The power of creating the #ShePersisted series for me is that it is my feminine expression of anger, hurt, discomfort. It is created through my feminine lens of what it means to express those feelings without targetting, blaming, shaming or calling out an individual or group of individuals in a way that diminishes the essence of our shared humanity.

And that is the feminine.

To create in a way that opens up space for awareness to rise up through our hearts into grace.

For me, creating from the heart of what troubles me with the intention of rising into my full feminine potential, awakens the possibility of expressing that which has been inexpressible. It awakens my nature to give voice to that which I’ve never known how to express because of my fear of what others will say about what I’m doing/saying/creating.

My vision is to create space for others to move into the conversation. It is to explore what it means to be a woman. What it means to express the feminine essence of our nature without giving up or losing our voices, our bodies, our dreams.

And reciprocally, to invite men into the conversation so that the feminine is not feared. It is revered. It is not condemned. It is celebrated. It is not corrupted. It is made sacred.

And to create that space, I must move through the anger, hurts and pain to find that space where love for all humanity remains my constant companion on the journey.


5 thoughts on “Creating through anger, hurts and pain.

  1. Pingback: Creating through anger, hurts and pain – StreetPsych

  2. A couple of years ago, here in Calgary, I got to meet Gloria Steinem (and I got a hug!) … at a media scrum; I was the only male writer in attendance. One of the young women (most of them were) reporters asked Gloria her definition of feminism. To which Gloria dismissively said, ‘go home and look it up sweetie!’ All but that person laughed. I don’t think it’s about men’s roles, women’s roles or overcoming anything – it’s about ‘who are we, and do we stand up?’. Being forthright, or allowing ourselves to be marginalized isn’t and ought not to be though of a gender-related but about ‘worth’ and our own self-concept and confidence. My take. I’ve always known you are charming and attractive – and don’t mind saying, and I don’t think you’ll be offended, that I observe you use your ‘talents’ to be persuasive. Are you better at it than me? Yes. Are you better at it than most women? Yes. Why, is it because you are woman, or because you are using gender-politics or because you are just ‘Louise with a backbone’? My answer, all of the above. Doesn’t make you superior or me (or any male) less-so. It’s a confidence game … in every sense of the term. Cheers, Mark


    • I agree with you on the necessity for each of us to stand up Mark. However, I believe it is bigger than the individual. It is a collective action that needs to take place — and women need to rise up through their collective voices speaking out for, peace, for collaboration, for a new way of being in this world that doesn’t destroy but rather, creates, celebrates and continues life in a caring, loving and peaceful way.
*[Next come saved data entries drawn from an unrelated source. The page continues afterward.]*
This design comes from an exercise in tuning for a short achievable clock period and few clock cycles per item on the open sky130 flow, not from production work. Function was checked by simulation only, so behaviour that the tests miss may differ from the original. In every run shown here, the design's own scripts or RTL, not TritonCTS, make the clock network. The clock input has no modelled driver; a real chip could not lean on it and would need a root buffer or a full tree. Power figures rest on the tool's default switching activity, not on a simulated workload.

## flow/design.v (module list and top-level ports; edited modules follow where they fit)
// module ook_encoder: 915 lines
// module ook_decoder: 7459 lines
// module fht8v_ook_codec: 34 lines
module fht8v_ook_codec (
  input  wire        clk,
  input  wire        rst,
  input  wire        enc_in_valid,
  output wire        enc_in_ready,
  input  wire [47:0] enc_in_msg,
  output wire        enc_out_valid,
  input  wire        enc_out_ready,
  output wire [7:0]  enc_out_byte,
  output wire        enc_out_last,
  input  wire        dec_in_valid,
  output wire        dec_in_ready,
  input  wire [7:0]  dec_in_byte,
  input  wire        dec_in_last,
  input  wire        dec_in_strict,
  output wire        dec_out_valid,
  input  wire        dec_out_ready,
  output wire [47:0] dec_out_msg,
  output wire [1:0]  dec_out_err
);
  // ...
==> flow/flow/run.sh <==
#!/bin/bash
set -euo pipefail
export PRE_CTS_TCL="$PWD/flow/mytree.tcl"
export MT_GROUP=24
export MT_ROOTS=4
bash standard.sh > standard_flow.log 2>&1
==> flow/flow/mytree.tcl <==
rename clock_tree_synthesis __triton_cts
proc mt_split {items ngroups} {
  # split items ({iterm x y}) into ngroups groups of about equal size by
  # cutting at the median of the longer side, recursively
  if {$ngroups <= 1} { return [list $items] }
  set xs [lmap i $items {lindex $i 1}]
  set ys [lmap i $items {lindex $i 2}]
  set dx [expr {[tcl::mathfunc::max {*}$xs] - [tcl::mathfunc::min {*}$xs]}]
  set dy [expr {[tcl::mathfunc::max {*}$ys] - [tcl::mathfunc::min {*}$ys]}]
  set idx [expr {$dx >= $dy ? 1 : 2}]
  set sorted [lsort -integer -index $idx $items]
  set n [llength $sorted]
  set left [expr {$ngroups / 2}]
  set cut [expr {int(round(double($n) * $left / $ngroups))}]
  return [concat [mt_split [lrange $sorted 0 [expr {$cut - 1}]] $left] \
                 [mt_split [lrange $sorted $cut end] [expr {$ngroups - $left}]]]
}
proc mt_center {items} {
  set sx 0; set sy 0
  foreach s $items { set sx [expr {$sx + [lindex $s 1]}]; set sy [expr {$sy + [lindex $s 2]}] }
  set n [llength $items]
  return [list [expr {int($sx / $n)}] [expr {int($sy / $n)}]]
}
proc mt_buf {block master name innet outnet x y} {
  set inst [odb::dbInst_create $block $master $name]
  [$inst findITerm A] connect $innet
  [$inst findITerm X] connect $outnet
  $inst setLocation $x $y
  $inst setPlacementStatus PLACED
  return $inst
}
proc clock_tree_synthesis {args} {
  set gmax $::env(MT_GROUP)
  set nroots $::env(MT_ROOTS)
  set block [ord::get_db_block]
  set db [ord::get_db]
  set master [$db findMaster sky130_fd_sc_hd__clkbuf_16]
  set clk [$block findNet clk]
  set items {}
  foreach it [$clk getITerms] {
    set bb [[$it getInst] getBBox]
    lappend items [list $it [expr {([$bb xMin] + [$bb xMax]) / 2}] [expr {([$bb yMin] + [$bb yMax]) / 2}]]
  }
  set n [llength $items]
  set nleaves [expr {int(ceil(double($n) / $gmax))}]
  # leaves per root, rounded up to a whole number per root
  set per [expr {int(ceil(double($nleaves) / $nroots))}]
  set nleaves [expr {$per * $nroots}]
  set regions [mt_split $items $nroots]
  puts "mytree: $n sinks, $nroots roots, $per leaves per root"
  set li 0
  set ri 0
  foreach reg $regions {
    set rnet [odb::dbNet_create $block clknet_root_$ri]
    $rnet setSigType CLOCK
    set groups [mt_split $reg $per]
    set leafpos {}
    foreach g $groups {
      set net [odb::dbNet_create $block clknet_leaf_$li]
      $net setSigType CLOCK
      foreach s $g {
        set it [lindex $s 0]
        $it disconnect
        $it connect $net
      }
      lassign [mt_center $g] gx gy
      mt_buf $block $master cts_leaf_$li $rnet $net $gx $gy
      lappend leafpos [list {} $gx $gy]
      puts "mytree: root $ri leaf $li: [llength $g] sinks at [expr {$gx / 1000.0}] [expr {$gy / 1000.0}]"
      incr li
    }
    lassign [mt_center $leafpos] rx ry
    mt_buf $block $master cts_root_$ri $clk $rnet $rx $ry
    incr ri
  }
  $clk setSigType CLOCK
  set_propagated_clock [all_clocks]
}
==> flow/standard.sh <==
#!/bin/bash
# synth_recipe.tcl (not shown) runs the flow's synth.tcl, then flattens the netlist and writes it again
# the make line also repeats each setting of config.mk as NAME=value (left out here)
make -C /OpenROAD-flow-scripts/flow DESIGN_CONFIG=/design/flow/config.mk WORK_HOME=/design/flow/orfs CLKGATE_MAP_FILE= SYNTH_SCRIPT=/design/flow/synth_recipe.tcl "${@:-finish}"
==> flow/config.mk <==
export PLATFORM = sky130hd
export DESIGN_NAME = fht8v_ook_codec
export DESIGN_NICKNAME = fht8v_ook_codec
export VERILOG_FILES = /design/flow/design.v
export SDC_FILE = /design/flow/constraint.sdc
export NUM_CORES = 4
export LEC_CHECK = 0
export ABC_CLOCK_PERIOD_IN_PS = 1500
export CAP_MARGIN = 20
export CORE_MARGIN = 2
export CORE_UTILIZATION = 55
export CTS_BUF_LIST = sky130_fd_sc_hd__clkbuf_16 sky130_fd_sc_hd__clkbuf_8
export CTS_CLUSTER_DIAMETER = 60
export CTS_CLUSTER_SIZE = 24
export SETUP_SLACK_MARGIN = 3.3
export SLEW_MARGIN = 20
==> flow/constraint.sdc <==
create_clock -name core_clock -period 5.0 [get_ports {clk}]
set_input_delay 1.0000 -clock core_clock [delete_from_list [all_inputs] [get_ports {clk}]]
set_output_delay 1.0000 -clock core_clock [all_outputs]
set_load 0.01 [all_outputs]
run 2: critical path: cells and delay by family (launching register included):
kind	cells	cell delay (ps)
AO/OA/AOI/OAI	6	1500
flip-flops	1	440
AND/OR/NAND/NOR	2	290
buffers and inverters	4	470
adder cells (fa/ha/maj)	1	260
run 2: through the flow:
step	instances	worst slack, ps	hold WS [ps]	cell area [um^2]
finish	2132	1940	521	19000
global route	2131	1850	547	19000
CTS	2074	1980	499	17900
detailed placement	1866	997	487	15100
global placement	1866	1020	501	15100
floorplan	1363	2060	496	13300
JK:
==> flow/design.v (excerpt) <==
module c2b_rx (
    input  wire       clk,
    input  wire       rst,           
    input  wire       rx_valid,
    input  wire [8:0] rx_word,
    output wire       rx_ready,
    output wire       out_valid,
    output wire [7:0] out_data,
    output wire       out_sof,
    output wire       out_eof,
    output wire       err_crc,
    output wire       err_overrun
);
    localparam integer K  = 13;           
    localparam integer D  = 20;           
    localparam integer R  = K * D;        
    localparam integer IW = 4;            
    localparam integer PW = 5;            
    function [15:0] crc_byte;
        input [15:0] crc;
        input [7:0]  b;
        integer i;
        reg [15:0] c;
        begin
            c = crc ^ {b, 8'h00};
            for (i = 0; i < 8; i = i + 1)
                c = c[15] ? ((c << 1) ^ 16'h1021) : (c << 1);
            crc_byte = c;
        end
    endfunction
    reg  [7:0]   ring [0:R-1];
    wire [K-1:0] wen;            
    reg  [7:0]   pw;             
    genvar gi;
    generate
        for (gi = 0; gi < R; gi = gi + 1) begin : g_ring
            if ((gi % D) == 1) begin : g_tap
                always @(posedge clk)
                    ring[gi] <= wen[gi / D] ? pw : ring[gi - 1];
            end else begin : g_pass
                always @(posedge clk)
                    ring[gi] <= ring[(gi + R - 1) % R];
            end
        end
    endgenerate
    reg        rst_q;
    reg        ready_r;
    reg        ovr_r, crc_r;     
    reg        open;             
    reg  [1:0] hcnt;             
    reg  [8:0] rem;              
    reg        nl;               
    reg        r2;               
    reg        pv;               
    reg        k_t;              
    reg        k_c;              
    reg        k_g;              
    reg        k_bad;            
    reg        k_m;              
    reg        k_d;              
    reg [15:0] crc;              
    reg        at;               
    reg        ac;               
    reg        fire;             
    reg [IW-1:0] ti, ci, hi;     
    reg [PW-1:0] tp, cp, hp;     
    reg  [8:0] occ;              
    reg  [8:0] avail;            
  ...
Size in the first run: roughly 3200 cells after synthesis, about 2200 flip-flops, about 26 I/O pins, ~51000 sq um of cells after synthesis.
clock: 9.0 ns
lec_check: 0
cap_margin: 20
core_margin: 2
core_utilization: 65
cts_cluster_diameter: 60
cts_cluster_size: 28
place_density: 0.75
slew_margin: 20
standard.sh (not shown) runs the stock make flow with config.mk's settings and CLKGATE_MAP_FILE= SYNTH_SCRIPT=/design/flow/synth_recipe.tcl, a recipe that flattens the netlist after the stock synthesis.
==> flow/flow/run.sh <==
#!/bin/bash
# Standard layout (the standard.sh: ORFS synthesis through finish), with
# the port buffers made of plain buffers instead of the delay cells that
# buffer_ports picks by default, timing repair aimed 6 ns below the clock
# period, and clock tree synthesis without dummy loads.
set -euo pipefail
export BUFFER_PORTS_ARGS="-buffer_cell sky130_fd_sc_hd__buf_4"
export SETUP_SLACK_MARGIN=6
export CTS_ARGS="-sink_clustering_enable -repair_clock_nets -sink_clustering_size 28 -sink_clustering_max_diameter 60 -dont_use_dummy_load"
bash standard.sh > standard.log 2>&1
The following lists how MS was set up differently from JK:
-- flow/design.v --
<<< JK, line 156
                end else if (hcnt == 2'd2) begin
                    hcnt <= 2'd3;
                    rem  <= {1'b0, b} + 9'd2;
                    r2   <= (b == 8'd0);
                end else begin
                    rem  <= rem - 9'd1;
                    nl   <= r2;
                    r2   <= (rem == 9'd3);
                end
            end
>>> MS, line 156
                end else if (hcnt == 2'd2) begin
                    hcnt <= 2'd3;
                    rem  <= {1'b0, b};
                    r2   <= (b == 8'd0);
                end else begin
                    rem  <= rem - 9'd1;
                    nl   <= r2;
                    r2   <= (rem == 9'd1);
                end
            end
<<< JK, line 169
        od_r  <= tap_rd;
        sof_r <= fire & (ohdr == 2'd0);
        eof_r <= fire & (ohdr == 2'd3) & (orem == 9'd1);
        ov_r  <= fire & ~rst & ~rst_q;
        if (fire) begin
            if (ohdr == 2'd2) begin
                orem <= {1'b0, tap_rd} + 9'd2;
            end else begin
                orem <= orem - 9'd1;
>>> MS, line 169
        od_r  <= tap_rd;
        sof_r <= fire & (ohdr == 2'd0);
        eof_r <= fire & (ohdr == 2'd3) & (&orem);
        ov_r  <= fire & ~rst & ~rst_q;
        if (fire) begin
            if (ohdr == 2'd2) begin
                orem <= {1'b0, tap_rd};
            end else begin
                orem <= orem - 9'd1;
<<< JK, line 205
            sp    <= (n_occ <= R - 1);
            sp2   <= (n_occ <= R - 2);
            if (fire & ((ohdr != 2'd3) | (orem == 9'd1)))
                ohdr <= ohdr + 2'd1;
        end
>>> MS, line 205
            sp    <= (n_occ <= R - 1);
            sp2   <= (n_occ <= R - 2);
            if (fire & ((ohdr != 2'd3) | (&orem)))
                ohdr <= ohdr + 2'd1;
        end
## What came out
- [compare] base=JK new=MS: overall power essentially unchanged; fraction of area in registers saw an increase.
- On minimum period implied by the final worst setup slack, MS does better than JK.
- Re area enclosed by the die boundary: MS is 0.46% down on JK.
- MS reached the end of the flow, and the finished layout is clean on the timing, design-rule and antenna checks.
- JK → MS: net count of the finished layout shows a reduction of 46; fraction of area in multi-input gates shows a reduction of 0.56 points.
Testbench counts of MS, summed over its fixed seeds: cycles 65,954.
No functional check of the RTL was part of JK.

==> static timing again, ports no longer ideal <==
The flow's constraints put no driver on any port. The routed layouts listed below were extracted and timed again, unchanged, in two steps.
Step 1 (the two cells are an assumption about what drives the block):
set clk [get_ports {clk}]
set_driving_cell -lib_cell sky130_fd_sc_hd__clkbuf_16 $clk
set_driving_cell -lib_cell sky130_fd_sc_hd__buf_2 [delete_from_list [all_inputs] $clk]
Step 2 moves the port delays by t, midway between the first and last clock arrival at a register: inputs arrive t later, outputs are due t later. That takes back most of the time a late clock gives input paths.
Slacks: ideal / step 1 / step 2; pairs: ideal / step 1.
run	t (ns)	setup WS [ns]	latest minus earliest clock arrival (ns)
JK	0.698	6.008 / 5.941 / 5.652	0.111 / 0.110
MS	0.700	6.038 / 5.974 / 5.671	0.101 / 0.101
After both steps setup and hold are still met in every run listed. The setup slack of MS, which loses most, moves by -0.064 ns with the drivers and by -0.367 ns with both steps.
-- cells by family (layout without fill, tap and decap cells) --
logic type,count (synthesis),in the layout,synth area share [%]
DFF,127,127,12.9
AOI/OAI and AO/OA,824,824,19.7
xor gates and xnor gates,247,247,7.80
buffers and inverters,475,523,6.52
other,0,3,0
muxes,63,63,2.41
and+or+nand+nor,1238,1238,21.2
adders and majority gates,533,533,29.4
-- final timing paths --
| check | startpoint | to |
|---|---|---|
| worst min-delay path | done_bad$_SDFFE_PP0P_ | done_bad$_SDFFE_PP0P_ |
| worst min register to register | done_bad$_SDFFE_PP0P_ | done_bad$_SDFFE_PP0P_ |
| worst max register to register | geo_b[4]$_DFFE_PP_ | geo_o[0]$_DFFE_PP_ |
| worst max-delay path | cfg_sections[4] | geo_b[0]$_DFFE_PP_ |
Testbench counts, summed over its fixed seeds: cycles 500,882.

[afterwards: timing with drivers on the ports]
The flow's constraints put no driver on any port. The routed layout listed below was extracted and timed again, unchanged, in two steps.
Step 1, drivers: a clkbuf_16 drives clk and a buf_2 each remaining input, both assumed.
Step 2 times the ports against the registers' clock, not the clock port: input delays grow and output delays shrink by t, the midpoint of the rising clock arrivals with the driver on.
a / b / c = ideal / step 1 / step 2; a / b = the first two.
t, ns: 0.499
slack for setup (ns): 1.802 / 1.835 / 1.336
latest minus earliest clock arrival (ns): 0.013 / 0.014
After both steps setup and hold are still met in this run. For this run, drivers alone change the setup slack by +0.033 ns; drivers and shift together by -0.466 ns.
      As long as women’s contributions to society are labelled, ‘women’s work’, their contributions to the workplace are valued at $.75 to the male $1.00, as long as women continue to undergo genital mutilation in some cultures, as long as women don’t have the right to go to school, own property, are sold as sex slaves and a host of other inequities that continue to make it harder for women to be heard, seen, and known as human beings of worth, and as long as war continues to be our answer for peace,

      It isn’t about superiority, to me. It is about the power game and women’s voices rising up to change the world in different ways than anyone ever imagined.

      I appreciate your perspective Mark. It is inherently different than mine because my experience comes through the lens of being a woman in this world, and yours comes through being a man. And those experiences are very different.


  3. Wow, beautiful post. You’re right – men and power can go hand in hand sometimes, especially in certain professions and positions. I feel like, as you say, people tend to fear feminism or cast it in a negative light. Something needs to change. There is nothing wrong with the feminine. Thank you for bringing attention to this.